**Exercise**
Your response should consist of the records, reproduced exactly.

**Input for this task**
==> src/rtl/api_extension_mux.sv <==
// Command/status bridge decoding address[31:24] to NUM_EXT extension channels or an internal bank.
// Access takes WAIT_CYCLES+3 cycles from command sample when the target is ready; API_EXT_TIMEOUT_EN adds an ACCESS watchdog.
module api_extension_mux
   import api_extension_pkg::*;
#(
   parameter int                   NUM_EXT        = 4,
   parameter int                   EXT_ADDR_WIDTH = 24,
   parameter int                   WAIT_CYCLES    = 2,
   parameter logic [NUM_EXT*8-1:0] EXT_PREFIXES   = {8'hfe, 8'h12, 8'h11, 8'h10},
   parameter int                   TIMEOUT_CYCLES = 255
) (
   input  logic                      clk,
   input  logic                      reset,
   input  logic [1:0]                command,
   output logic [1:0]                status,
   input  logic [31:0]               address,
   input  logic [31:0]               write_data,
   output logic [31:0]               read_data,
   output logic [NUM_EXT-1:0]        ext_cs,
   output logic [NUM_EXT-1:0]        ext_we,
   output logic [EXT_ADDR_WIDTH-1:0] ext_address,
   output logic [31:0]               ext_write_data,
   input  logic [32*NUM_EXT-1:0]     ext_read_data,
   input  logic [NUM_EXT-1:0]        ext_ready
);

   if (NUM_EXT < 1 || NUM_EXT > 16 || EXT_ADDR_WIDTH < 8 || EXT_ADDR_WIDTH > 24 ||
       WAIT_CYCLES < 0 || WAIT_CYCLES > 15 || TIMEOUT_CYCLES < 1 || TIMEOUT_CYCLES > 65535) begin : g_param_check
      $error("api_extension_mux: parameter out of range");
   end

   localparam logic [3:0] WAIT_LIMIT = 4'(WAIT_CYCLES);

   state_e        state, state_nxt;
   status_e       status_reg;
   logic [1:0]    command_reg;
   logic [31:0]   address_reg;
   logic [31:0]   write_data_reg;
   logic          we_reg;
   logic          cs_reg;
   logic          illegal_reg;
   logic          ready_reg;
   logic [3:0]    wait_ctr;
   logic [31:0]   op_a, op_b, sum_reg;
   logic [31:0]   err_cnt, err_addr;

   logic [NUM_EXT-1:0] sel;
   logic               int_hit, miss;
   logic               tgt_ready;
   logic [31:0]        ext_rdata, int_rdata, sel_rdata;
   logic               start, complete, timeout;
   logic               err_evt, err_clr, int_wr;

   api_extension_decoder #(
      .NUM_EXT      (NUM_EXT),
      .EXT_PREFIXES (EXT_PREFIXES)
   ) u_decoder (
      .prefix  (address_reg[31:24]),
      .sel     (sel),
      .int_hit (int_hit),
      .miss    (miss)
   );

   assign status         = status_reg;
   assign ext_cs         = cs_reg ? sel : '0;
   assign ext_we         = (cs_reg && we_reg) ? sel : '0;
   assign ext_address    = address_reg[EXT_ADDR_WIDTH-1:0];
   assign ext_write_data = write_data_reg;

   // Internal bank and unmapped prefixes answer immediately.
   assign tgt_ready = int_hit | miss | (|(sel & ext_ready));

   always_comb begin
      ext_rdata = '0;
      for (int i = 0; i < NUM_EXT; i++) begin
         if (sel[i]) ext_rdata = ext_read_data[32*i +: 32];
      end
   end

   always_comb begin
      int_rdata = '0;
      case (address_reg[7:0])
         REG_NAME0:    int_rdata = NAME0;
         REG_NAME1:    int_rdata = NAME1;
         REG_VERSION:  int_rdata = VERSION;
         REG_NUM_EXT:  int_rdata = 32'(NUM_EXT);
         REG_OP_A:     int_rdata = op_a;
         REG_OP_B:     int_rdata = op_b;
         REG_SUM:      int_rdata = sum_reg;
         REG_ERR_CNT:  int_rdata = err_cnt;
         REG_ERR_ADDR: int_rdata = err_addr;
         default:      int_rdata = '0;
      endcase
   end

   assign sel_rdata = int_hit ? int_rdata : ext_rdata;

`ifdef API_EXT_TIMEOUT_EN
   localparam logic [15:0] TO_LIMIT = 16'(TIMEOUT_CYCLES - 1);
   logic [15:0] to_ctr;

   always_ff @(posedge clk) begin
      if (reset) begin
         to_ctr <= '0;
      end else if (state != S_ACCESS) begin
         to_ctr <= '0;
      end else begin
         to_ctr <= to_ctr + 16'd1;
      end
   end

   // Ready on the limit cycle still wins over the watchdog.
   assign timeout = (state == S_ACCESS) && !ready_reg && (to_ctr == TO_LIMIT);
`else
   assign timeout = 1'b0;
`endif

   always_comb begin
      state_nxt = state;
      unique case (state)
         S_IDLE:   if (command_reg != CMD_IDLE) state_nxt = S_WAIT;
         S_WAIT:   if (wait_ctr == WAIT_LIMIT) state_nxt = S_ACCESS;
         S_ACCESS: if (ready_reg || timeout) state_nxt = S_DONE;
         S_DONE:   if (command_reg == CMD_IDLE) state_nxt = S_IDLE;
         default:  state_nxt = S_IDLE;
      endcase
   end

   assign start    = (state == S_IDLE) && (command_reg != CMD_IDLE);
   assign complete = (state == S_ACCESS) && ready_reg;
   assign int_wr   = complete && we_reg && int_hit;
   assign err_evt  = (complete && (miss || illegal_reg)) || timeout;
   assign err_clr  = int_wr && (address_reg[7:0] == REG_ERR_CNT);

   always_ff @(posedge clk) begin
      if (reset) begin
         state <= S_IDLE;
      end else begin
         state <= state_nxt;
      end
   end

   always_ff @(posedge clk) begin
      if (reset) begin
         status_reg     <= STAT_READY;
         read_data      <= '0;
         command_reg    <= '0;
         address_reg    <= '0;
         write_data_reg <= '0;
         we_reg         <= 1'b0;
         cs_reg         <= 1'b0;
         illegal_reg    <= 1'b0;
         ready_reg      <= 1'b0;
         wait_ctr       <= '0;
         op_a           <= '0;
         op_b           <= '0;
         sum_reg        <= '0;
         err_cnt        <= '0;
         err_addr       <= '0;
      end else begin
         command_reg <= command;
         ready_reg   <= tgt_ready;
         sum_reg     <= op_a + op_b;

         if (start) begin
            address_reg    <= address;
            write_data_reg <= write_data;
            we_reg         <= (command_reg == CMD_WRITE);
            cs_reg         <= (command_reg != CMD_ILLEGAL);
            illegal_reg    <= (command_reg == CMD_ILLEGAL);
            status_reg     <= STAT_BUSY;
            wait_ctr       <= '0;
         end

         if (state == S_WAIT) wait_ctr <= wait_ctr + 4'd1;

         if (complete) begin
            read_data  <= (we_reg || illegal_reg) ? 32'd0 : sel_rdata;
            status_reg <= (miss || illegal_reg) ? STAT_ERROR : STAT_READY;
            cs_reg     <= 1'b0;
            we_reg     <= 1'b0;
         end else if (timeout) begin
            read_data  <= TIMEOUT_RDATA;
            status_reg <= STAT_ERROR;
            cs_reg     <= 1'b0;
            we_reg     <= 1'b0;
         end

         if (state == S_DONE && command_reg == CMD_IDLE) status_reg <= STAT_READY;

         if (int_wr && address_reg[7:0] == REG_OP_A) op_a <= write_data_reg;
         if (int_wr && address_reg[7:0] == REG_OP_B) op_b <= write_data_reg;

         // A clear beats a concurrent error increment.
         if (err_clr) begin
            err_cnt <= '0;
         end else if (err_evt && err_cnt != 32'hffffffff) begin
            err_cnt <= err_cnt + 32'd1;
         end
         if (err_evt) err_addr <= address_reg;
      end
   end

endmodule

**Task output**
==> src/rtl/api_extension_mux.sv <==
// Command/status bridge decoding address[31:24] to NUM_EXT extension channels or an internal bank.
// Access takes WAIT_CYCLES+3 cycles from command sample when the target is ready; API_EXT_TIMEOUT_EN adds an ACCESS watchdog.
module api_extension_mux
   import api_extension_pkg::*;
#(
   parameter int                   NUM_EXT        = 4,
   parameter int                   EXT_ADDR_WIDTH = 24,
   parameter int                   WAIT_CYCLES    = 2,
   parameter logic [NUM_EXT*8-1:0] EXT_PREFIXES   = {8'hfe, 8'h12, 8'h11, 8'h10},
   parameter int                   TIMEOUT_CYCLES = 255
) (
   input  logic                      clk,
   input  logic                      reset,
   input  logic [1:0]                command,
   output logic [1:0]                status,
   input  logic [31:0]               address,
   input  logic [31:0]               write_data,
   output logic [31:0]               read_data,
   output logic [NUM_EXT-1:0]        ext_cs,
   output logic [NUM_EXT-1:0]        ext_we,
   output logic [EXT_ADDR_WIDTH-1:0] ext_address,
   output logic [31:0]               ext_write_data,
   input  logic [32*NUM_EXT-1:0]     ext_read_data,
   input  logic [NUM_EXT-1:0]        ext_ready
);

   if (NUM_EXT < 1 || NUM_EXT > 16 || EXT_ADDR_WIDTH < 8 || EXT_ADDR_WIDTH > 24 ||
       WAIT_CYCLES < 0 || WAIT_CYCLES > 15 || TIMEOUT_CYCLES < 1 || TIMEOUT_CYCLES > 65535) begin : g_param_check
      $error("api_extension_mux: parameter out of range");
   end

   localparam logic [3:0] WAIT_LIMIT = 4'(WAIT_CYCLES);

   state_e        state, state_nxt;
   status_e       status_reg;
   logic [1:0]    command_reg;
   logic [31:0]   address_reg;
   logic [31:0]   write_data_reg;
   logic          we_reg;
   logic          cs_reg;
   logic          illegal_reg;
   logic          ready_reg;
   logic [3:0]    wait_ctr;
   logic [31:0]   op_a, op_b, sum_reg;
   logic [31:0]   err_cnt, err_addr;

   logic [NUM_EXT-1:0] sel;
   logic               int_hit, miss;
   logic               tgt_ready;
   logic [31:0]        ext_rdata, int_rdata, sel_rdata;
   logic               start, complete, timeout;
   logic               err_evt, err_clr, int_wr;

   api_extension_decoder #(
      .NUM_EXT      (NUM_EXT),
      .EXT_PREFIXES (EXT_PREFIXES)
   ) u_decoder (
      .prefix  (address_reg[31:24]),
      .sel     (sel),
      .int_hit (int_hit),
      .miss    (miss)
   );

   assign status         = status_reg;
   assign ext_cs         = cs_reg ? sel : '0;
   assign ext_we         = (cs_reg && we_reg) ? sel : '0;
   assign ext_address    = address_reg[EXT_ADDR_WIDTH-1:0];
   assign ext_write_data = write_data_reg;

   // Internal bank and unmapped prefixes answer immediately.
   assign tgt_ready = int_hit | miss | (|(sel & ext_ready));

   always_comb begin
      ext_rdata = '0;
      for (int i = 0; i < NUM_EXT; i++) begin
         if (sel[i]) ext_rdata = ext_read_data[32*i +: 32];
      end
   end

   always_comb begin
      int_rdata = '0;
      case (address_reg[7:0])
         REG_NAME0:    int_rdata = NAME0;
         REG_NAME1:    int_rdata = NAME1;
         REG_VERSION:  int_rdata = VERSION;
         REG_NUM_EXT:  int_rdata = 32'(NUM_EXT);
         REG_OP_A:     int_rdata = op_a;
         REG_OP_B:     int_rdata = op_b;
         REG_SUM:      int_rdata = sum_reg;
         REG_ERR_CNT:  int_rdata = err_cnt;
         REG_ERR_ADDR: int_rdata = err_addr;
         default:      int_rdata = '0;
      endcase
   end

   assign sel_rdata = int_hit ? int_rdata : ext_rdata;

`ifdef API_EXT_TIMEOUT_EN
   localparam logic [15:0] TO_LIMIT = 16'(TIMEOUT_CYCLES - 1);
   logic [15:0] to_ctr;

   always_ff @(posedge clk) begin
      if (reset) begin
         to_ctr <= '0;
      end else if (state != S_ACCESS) begin
         to_ctr <= '0;
      end else begin
         to_ctr <= to_ctr + 16'd1;
      end
   end

   // Ready on the limit cycle still wins over the watchdog.
   assign timeout = (state == S_ACCESS) && !ready_reg && (to_ctr == TO_LIMIT);
`else
   assign timeout = 1'b0;
`endif

   always_comb begin
      state_nxt = state;
      unique case (state)
         S_IDLE:   if (command_reg != CMD_IDLE) state_nxt = S_WAIT;
         S_WAIT:   if (wait_ctr == WAIT_LIMIT) state_nxt = S_ACCESS;
         S_ACCESS: if (ready_reg || timeout) state_nxt = S_DONE;
         S_DONE:   if (command_reg == CMD_IDLE) state_nxt = S_IDLE;
         default:  state_nxt = S_IDLE;
      endcase
   end

   assign start    = (state == S_IDLE) && (command_reg != CMD_IDLE);
   assign complete = (state == S_ACCESS) && ready_reg;
   assign int_wr   = complete && we_reg && int_hit;
   assign err_evt  = (complete && (miss || illegal_reg)) || timeout;
   assign err_clr  = int_wr && (address_reg[7:0] == REG_ERR_CNT);

   always_ff @(posedge clk) begin
      if (reset) begin
         state <= S_IDLE;
      end else begin
         state <= state_nxt;
      end
   end

   always_ff @(posedge clk) begin
      if (reset) begin
         status_reg     <= STAT_READY;
         read_data      <= '0;
         command_reg    <= '0;
         address_reg    <= '0;
         write_data_reg <= '0;
         we_reg         <= 1'b0;
         cs_reg         <= 1'b0;
         illegal_reg    <= 1'b0;
         ready_reg      <= 1'b0;
         wait_ctr       <= '0;
         op_a           <= '0;
         op_b           <= '0;
         sum_reg        <= '0;
         err_cnt        <= '0;
         err_addr       <= '0;
      end else begin
         command_reg <= command;
         ready_reg   <= tgt_ready;
         sum_reg     <= op_a + op_b;

         if (start) begin
            address_reg    <= address;
            write_data_reg <= write_data;
            we_reg         <= (command_reg == CMD_WRITE);
            cs_reg         <= (command_reg != CMD_ILLEGAL);
            illegal_reg    <= (command_reg == CMD_ILLEGAL);
            status_reg     <= STAT_BUSY;
            wait_ctr       <= '0;
         end

         if (state == S_WAIT) wait_ctr <= wait_ctr + 4'd1;

         if (complete) begin
            read_data  <= (we_reg || illegal_reg) ? 32'd0 : sel_rdata;
            status_reg <= (miss || illegal_reg) ? STAT_ERROR : STAT_READY;
            cs_reg     <= 1'b0;
            we_reg     <= 1'b0;
         end else if (timeout) begin
            read_data  <= TIMEOUT_RDATA;
            status_reg <= STAT_ERROR;
            cs_reg     <= 1'b0;
            we_reg     <= 1'b0;
         end

         if (state == S_DONE && command_reg == CMD_IDLE) status_reg <= STAT_READY;

         if (int_wr && address_reg[7:0] == REG_OP_A) op_a <= write_data_reg;
         if (int_wr && address_reg[7:0] == REG_OP_B) op_b <= write_data_reg;

         // A clear beats a concurrent error increment.
         if (err_clr) begin
            err_cnt <= '0;
         end else if (err_evt && err_cnt != 32'hffffffff) begin
            err_cnt <= err_cnt + 32'd1;
         end
         if (err_evt) err_addr <= address_reg;
      end
   end

endmodule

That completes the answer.